Dzień ustępuje miejsca nocy,po niebie przemieszczają się chmury przysłaniają tarczę księżyca, którego blask oswietla korony sosen jedynego z lasów w stanie Nowy Jork, ciszę przerwało długie wycie wilka a po nim następne, w śrud potężnych drzew przemkneło sześć wielkich cieni, nie uchwytnych dla ludzkiego oka, przemnieszczały się z zadziwiającom prędkością i zwinnośćią, zmierzały w kierunku polany w samym środku lasu.
Pierwszy na polanie pokazał się czarny wilkołak mierzący ponad dwa metry, jego sierśc błyszczała od blasku księżyca za nim wybiegło sześć kolejnych, odwrucił się i spojrzał na swojch braci, jak zwykł ich nazywać.

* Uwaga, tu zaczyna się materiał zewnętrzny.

$ cat config.mk
export PLATFORM = sky130hd
export DESIGN_NAME = event_rate_monitor
export DESIGN_NICKNAME = d
export VERILOG_FILES = /design/src/design/erm_pkg.sv /design/src/design/erm_div.sv /design/src/design/erm_ring.sv /design/src/design/event_rate_monitor.sv
export SDC_FILE = /design/constraint.sdc
export NUM_CORES = 2
export LEC_CHECK = 0
export BUFFER_PORTS_ARGS = -buffer_cell sky130_fd_sc_hd__buf_2
export CORE_AREA = 2 2 379 381
export CTS_BUF_LIST = sky130_fd_sc_hd__clkbuf_8
export DETAILED_ROUTE_END_ITERATION = 10
export DIE_AREA = 0 0 381 383
export GPL_TIMING_DRIVEN = 0
export PLACE_DENSITY = 0.6
export REMOVE_ABC_BUFFERS = 1
export SYNTH_ARGS = -nofsm -noshare
export SYNTH_HDL_FRONTEND = slang
export SYNTH_HIERARCHICAL = 1
export SYNTH_SLANG_ARGS = --single-unit
$ cat constraint.sdc
create_clock -name i_clk -period 8.7 [get_ports i_clk]
set_input_delay 1.74 -clock i_clk [delete_from_list [all_inputs] [get_ports i_clk]]
set_output_delay 1.74 -clock i_clk [all_outputs]
set_load 0.005 [all_outputs]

Po chwili zmienił się w wysokiego, szatyna o ciemnych oczach,za nim stało sześciu innych mocno zbudowanych nastolatków.
-Oszukiwałeś Michael-powiedział Tyler
-I co z tego -odparł Michael, szczerząc swoje olśniewająco białe zęby.
-Dobrze zrobił nam ten wypad do lasu,trzeba się od czasu do czasu rozładować akumulatory-powiedział Duke.

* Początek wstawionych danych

--- config.mk ---
export PLATFORM = sky130hd
export DESIGN_NAME = gpde_divstep
export DESIGN_NICKNAME = d
export VERILOG_FILES = /design/src/rtl/gf2_poly_divstep_engine_unit_macros.svh /design/src/rtl/gpde_pkg.sv /design/src/rtl/gpde_divstep.sv
export SDC_FILE = /design/constraint.sdc
export NUM_CORES = 1
export LEC_CHECK = 0
export BUFFER_PORTS_ARGS = -buffer_cell sky130_fd_sc_hd__buf_2
export CORE_AREA = 4 4 310 312
export CTS_CLUSTER_SIZE = 28
export DETAILED_ROUTE_END_ITERATION = 6
export DIE_AREA = 0 0 314 316
export REMOVE_ABC_BUFFERS = 1
export SLEW_MARGIN = 20
export SYNTH_ARGS = -nofsm -noshare
export SYNTH_HDL_FRONTEND = slang
export SYNTH_SLANG_ARGS = --single-unit
--- constraint.sdc ---
create_clock -name clk -period 3.1 [get_ports clk]
set_input_delay 0 -clock clk [delete_from_list [all_inputs] [get_ports clk]]
set_output_delay 0 -clock clk [all_outputs]
set_load 0.02 [all_outputs]
--- src/rtl/gf2_poly_divstep_engine_unit_macros.svh ---
// Assertion macros used by the top level of the divstep engine.
`ifndef GF2_POLY_DIVSTEP_ENGINE_UNIT_MACROS_SVH
`define GF2_POLY_DIVSTEP_ENGINE_UNIT_MACROS_SVH

// Same-cycle implication, checked on the rising clock edge outside reset.
`define GPDE_ASSERT_IMPL(label, clk, rst_n, ante, cons, msg) \
  label: assert property (@(posedge clk) disable iff (!rst_n) (ante) |-> (cons)) \
    else $error(msg);

// Next-cycle implication, checked on the rising clock edge outside reset.
`define GPDE_ASSERT_NEXT(label, clk, rst_n, ante, cons, msg) \
  label: assert property (@(posedge clk) disable iff (!rst_n) (ante) |=> (cons)) \
    else $error(msg);

`endif

--- src/rtl/gpde_pkg.sv ---
// Package with the shared constants and types of the divstep engine.
package gpde_pkg;

  localparam int FIELD_W       = 64;
  localparam int DELTA_W       = 10;
  localparam int STEP_W        = 8;
  localparam int MAX_STEPS     = 255;
  localparam int POLY_BITS_DEF = 64;
  localparam int NUM_POLY      = 6;

  localparam logic [STEP_W-1:0] STEP_COUNT_RST = 8'd125;

  // Slots of the polynomial bundle that travels down the pipeline.
  localparam int IDX_F = 0;
  localparam int IDX_G = 1;
  localparam int IDX_U = 2;
  localparam int IDX_V = 3;
  localparam int IDX_Q = 4;
  localparam int IDX_R = 5;

  // Control that travels with each word: its valid bit and its delta.
  typedef struct packed {
    logic               valid;
    logic [DELTA_W-1:0] delta;
  } gpde_ctrl_t;

endpackage

--- src/rtl/gpde_divstep.sv ---
// One registered divstep stage; it passes the word through when its step is not run.
module gpde_divstep #(
  parameter int POLY_BITS = gpde_pkg::POLY_BITS_DEF,
  parameter int STEP_IDX  = 0
) (
  input  logic                                            clk,
  input  logic                                            rst_n,
  input  logic                                            en,
  input  logic [gpde_pkg::STEP_W-1:0]                     step_count,
  input  gpde_pkg::gpde_ctrl_t                            ctrl_i,
  input  logic [gpde_pkg::NUM_POLY-1:0][POLY_BITS-1:0]    polys_i,
  output gpde_pkg::gpde_ctrl_t                            ctrl_o,
  output logic [gpde_pkg::NUM_POLY-1:0][POLY_BITS-1:0]    polys_o
);
  import gpde_pkg::*;

  localparam logic [STEP_W-1:0] StepIdxC = STEP_W'(STEP_IDX);

  gpde_ctrl_t                         ctrl_r, ctrl_nxt;
  logic [NUM_POLY-1:0][POLY_BITS-1:0] polys_r, polys_nxt;
  logic                               active, swap, f0, g0;
  logic [DELTA_W-1:0]                 delta_sw;
  logic [POLY_BITS-1:0]               f1, g1, u1, v1, q1, r1;

  always_comb begin
    active = ctrl_i.valid && (StepIdxC < step_count);
    swap   = active && (ctrl_i.delta != '0) && !ctrl_i.delta[DELTA_W-1]
             && polys_i[IDX_G][0];

    f1 = swap ? polys_i[IDX_G] : polys_i[IDX_F];
    g1 = swap ? polys_i[IDX_F] : polys_i[IDX_G];
    u1 = swap ? polys_i[IDX_Q] : polys_i[IDX_U];
    q1 = swap ? polys_i[IDX_U] : polys_i[IDX_Q];
    v1 = swap ? polys_i[IDX_R] : polys_i[IDX_V];
    r1 = swap ? polys_i[IDX_V] : polys_i[IDX_R];
    delta_sw = swap ? (~ctrl_i.delta + DELTA_W'(1)) : ctrl_i.delta;

    f0 = f1[0];
    g0 = g1[0];

    ctrl_nxt.valid = ctrl_i.valid;
    polys_nxt      = polys_i;
    ctrl_nxt.delta = ctrl_i.delta;
    if (active) begin
      ctrl_nxt.delta   = delta_sw + DELTA_W'(1);
      polys_nxt[IDX_F] = f1;
      polys_nxt[IDX_G] = ((f0 ? g1 : '0) ^ (g0 ? f1 : '0)) >> 1;
      polys_nxt[IDX_Q] = (f0 ? q1 : '0) ^ (g0 ? u1 : '0);
      polys_nxt[IDX_R] = (f0 ? r1 : '0) ^ (g0 ? v1 : '0);
      polys_nxt[IDX_U] = u1 << 1;
      polys_nxt[IDX_V] = v1 << 1;
    end
  end

  // Only the valid bit is reset; the payload simply follows it.
  always_ff @(posedge clk) begin
    if (!rst_n) begin
      ctrl_r.valid <= 1'b0;
    end else if (en) begin
      ctrl_r.valid <= ctrl_nxt.valid;
    end
    if (en) begin
      ctrl_r.delta <= ctrl_nxt.delta;
      polys_r      <= polys_nxt;
    end
  end

  assign ctrl_o  = ctrl_r;
  assign polys_o = polys_r;

endmodule

[Word-level counts from Yosys, hierarchy flattened]
Index checks and enable logic that the tools add are counted.
Word-level totals
  flip-flop bits (word level): 395
  input port bits: 406
  output and inout port bits: 395
  word-level logic and storage cells: 39
Cells by class
  order comparisons: 1
  bitwise logic cells: 4
  add/subtract/negate cells: 2
  multiplexer cells: 15
  reductions and logical operators: 6
Operator list (number)
  64-bit two-way mux: 12
  384-bit two-way mux: 1
  64-bit XOR: 3
  10-bit by 1-bit adder with 10-bit output (second input constant): 2
  10-bit two-way mux: 2
  10-bit inverter: 1
  10-bit nonzero test: 1
  1-bit by 8-bit less-than comparator with 1-bit output (first input constant): 1
  1-bit logical AND: 4
  1-bit logical NOT: 1

[Longest topological paths before layout]
  depth after elaboration: 9
  depth in mapped cells: 17
  gate-level depth less buffers: 13

[Worst setup path after synthesis]
No wires, ideal clock.
  kind: in2reg
  start: in ctrl_i[0] (netlist bit)
  end: reg ctrl_r (netlist bit ctrl_o[8]), data pin
  cell stages on the path: 15
  buffers on the path: 4
  arrival time: 2450 ps
  setup slack: 393 ps
  data required time: 2842 ps
  library setup time: 258 ps
  cell sequence: buf_2 > inv_1 > ha_1 > nor4b_1 > nand2_1 > and2_1 > buf_2 > buf_4 > buf_2 > o21ai_0 > ha_1 > inv_1 > a211oi_2 > mux2i_1 > xnor2_1
RTL lines
  start, declared: line gpde_divstep.sv:10  | input gpde_pkg::gpde_ctrl_t ctrl_i,
  end, declared: line gpde_divstep.sv:19  | gpde_ctrl_t ctrl_r, ctrl_nxt;

==> out/results.tsv <==
metric	value	unit
synth_cell_type_count	46	
worst_slew_pin_slew	0.853	ns
core.rowCount	112	
async_reset_ff_share	0	%
htreeDepth	2	
grt_setup_unrepaired	false	
final_nets	3852	
numCtsBuffers	48	
hp-class	in -> reg	
grt_pass1_wl	138000	um
coreArea	93000	um^2
startpoint_type	input pin	
grt_pass1_vias	22500	
path_max_fanout	8	
ys_seq_area_share	58.3	%
drive_above_1_share	26.8	%
wl_per_cell	20.1	um
maxSlewHeadroom	43.2	%
dpl_cell_area	25900	um^2
ioPinCount	801	
ys_warn_count	0	
critPathKind	in -> reg	
io_buffers	800	
worstPathArrival	3.21	ns
path_clk_slew	0.06	ns
drt_iter0_drc	2666	
vias	23100	
ys.flop_type	edfxtp_1	
die_h	316	um
synth_edf_count	394	
power	16100	uW
synth.avg_cell_area	9.87	um^2
grt_usage	17.9	%
clock-skew-final	0	ns
place_congestion	0.899	
post-dp-hpwl	63000	um
viasPerCell	4.87	
peakVddDrop	369	uV
cts_buffer_depth	3	
synth_seq_cells	395	
dr.pass1.iters	6	
final-hold-violation-count	0	
netlist_instances	2059	
clk_latency	0.59	ns
totalWireLength	95200	um
power_density	476	nW/um^2
max_freq	0.348	GHz
clock_sinks	395	
synthToLayoutAreaGrowth	66.4	%
p_leak	0.0141	uW
overflow	0	
end_kind	flop	
setup_tns	0	ns
drv_cap	0	
period_minus_slack	2.87	ns
antenna_found_initial	10	
final-setup-viol-count	0	
fin_crit_sh	92.7	%
stdcell_area	33800	um^2
grt_max_degree	147	
die_w	314	um
design.die.area	99200	um^2
required	3.44	ns
holdWs	0.164	ns
outcome	completed	
cts_root_buf	clkbuf_16	
initial_core_util	21.8	%
drv_slew	0	
drc_errors	0	
netlist_area	20300	um^2
cts_tree	built	
ant_nets	0	
-- report_power, final --
part	internal, uW	switching [uW]	leakage [uW]
clock	3060	2420	0.000715
combinational	1660	2290	0.00948
sequential	6510	174	0.00385
total	11200	4880	0.0141
-- final timing paths --
path / start / end / cells after the start / slack [ns]
min reg2reg: ctrl_o[10]$_SDFFE_PN0P_ / ctrl_o[10]$_SDFFE_PN0P_ / 3 / 1.09
max reg2reg: ctrl_o[10]$_SDFFE_PN0P_ / ctrl_o[10]$_SDFFE_PN0P_ / 3 / 1.94
max: ctrl_i[9] / ctrl_o[6]$_DFFE_PP_ / 13 / 0.23
min: polys_i[64] / polys_o[123]$_DFFE_PP_ / 5 / 0.16
-- layer usage --
metal / part of all wire [%] / global-route usage [%] / vias up
li1: - / - / 10300
met1: 38 / 21.9 / 11000
met2: 48 / 30.2 / 1458
met3: 9.7 / 4.50 / 280
met4: 4.6 / 7.79 / 4
met5: 0.029 / 0 / -
-- cells in the final DEF (no fill, tap or decap), drive strengths merged, types with 2 or more instances in the layout --
| cell | Yosys | routed |
|---|---|---|
| a211oi | 6 | 6 |
| a21oi | 9 | 9 |
| a22oi | 128 | 128 |
| a2bb2oi | 2 | 2 |
| a311oi | 128 | 128 |
| a31oi | 127 | 127 |
| and2 | 7 | 7 |
| and3 | 2 | 2 |
| buf | 51 | 854 |
| bufinv | 0 | 2 |
| clkbuf | 110 | 58 |
| clkinv | 0 | 20 |
| diode | 0 | 6 |
| dlygate4sd3 | 0 | 642 |
| edfxtp | 394 | 394 |
| ha | 2 | 2 |
| inv | 7 | 11 |
| mux2i | 6 | 6 |
| nand2 | 635 | 635 |
| nand2b | 4 | 4 |
| nand3 | 4 | 4 |
| nand4 | 3 | 3 |
| nor2 | 262 | 262 |
| nor3 | 6 | 6 |
| nor4 | 3 | 3 |
| o2111ai | 2 | 2 |
| o21ai | 73 | 73 |
| or3b | 2 | 2 |
| xnor2 | 71 | 71 |
| xor2 | 3 | 3 |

Sean, Lukas-Ruszcie tu swoje tyłki-zwrucił się do bliźniaków Duke.
Brian ? -Zwrucił się Duke który był zastępcom Briana.
Odpoczniemy i wracamy do rezydencji-odpowiedział Brian.
W czasie gdy każdy z nich przechadzał się pół nagi po polanie w swojej ludzkiej postaci.
Duke znał Briana od dziecka, właściwie każdy z nich, klan Blake'ów mieszkał w wielkiej rezydencji za Lake Placid, z jeźiorem o tej samej nazwie i lasami które chroniły ich tajemnice.
W klanie zawsze jest że nowe pokolenie młodych wilkołaków broni klan.
Gdy odpoczeli przybrali postacie wilkołaków, z tą samą szybkością i zwinnośćią pokonali dystans między polaną w lesie a rezydencją za nim weszli na jej teren przybrali ludzkie postacie a przy fontannie czekała dziewczyna w wieku około dwudziestu lat, usmiechneła się na widok Duke'a.
-Nie powinnaś wychodźic na zewnątrz, jest chłodno-powiedzał Duke.
Wiem, lecz nie mogłam się doczekac waszego powrotu-odparła Julia, trzymając dłoń na lekko zaokrąglonym brzuchu.
-Mój uparcuch-powiedział całując ją namiętnie.
-Pora spać, dobranoc-powiedział Tyler ziewając idąc w kierunku schodów prowadzących do sypialni.
Braian wszedł do swojej ciemnej sypialni,przeszedł przez nią otwierając dzwi od łaźienki zdjoł skrucone jeans'y i wchodząc pod strumień ciepłej wody która rozluźniła mięśnie jednocześnie uspokajając rozbiegane myśli,instynktownie zakręcił wodę, wyszedł z pod prysznica, wytarł się mając zamknięte oczy lecz przed oczami miał dziewczynę o bardzo jasnych włosach, niemal białych i kocich oczach,położył się nagi do łóżka zasypiając natychmiast na dużym łużku przykryty czarną kołdrą.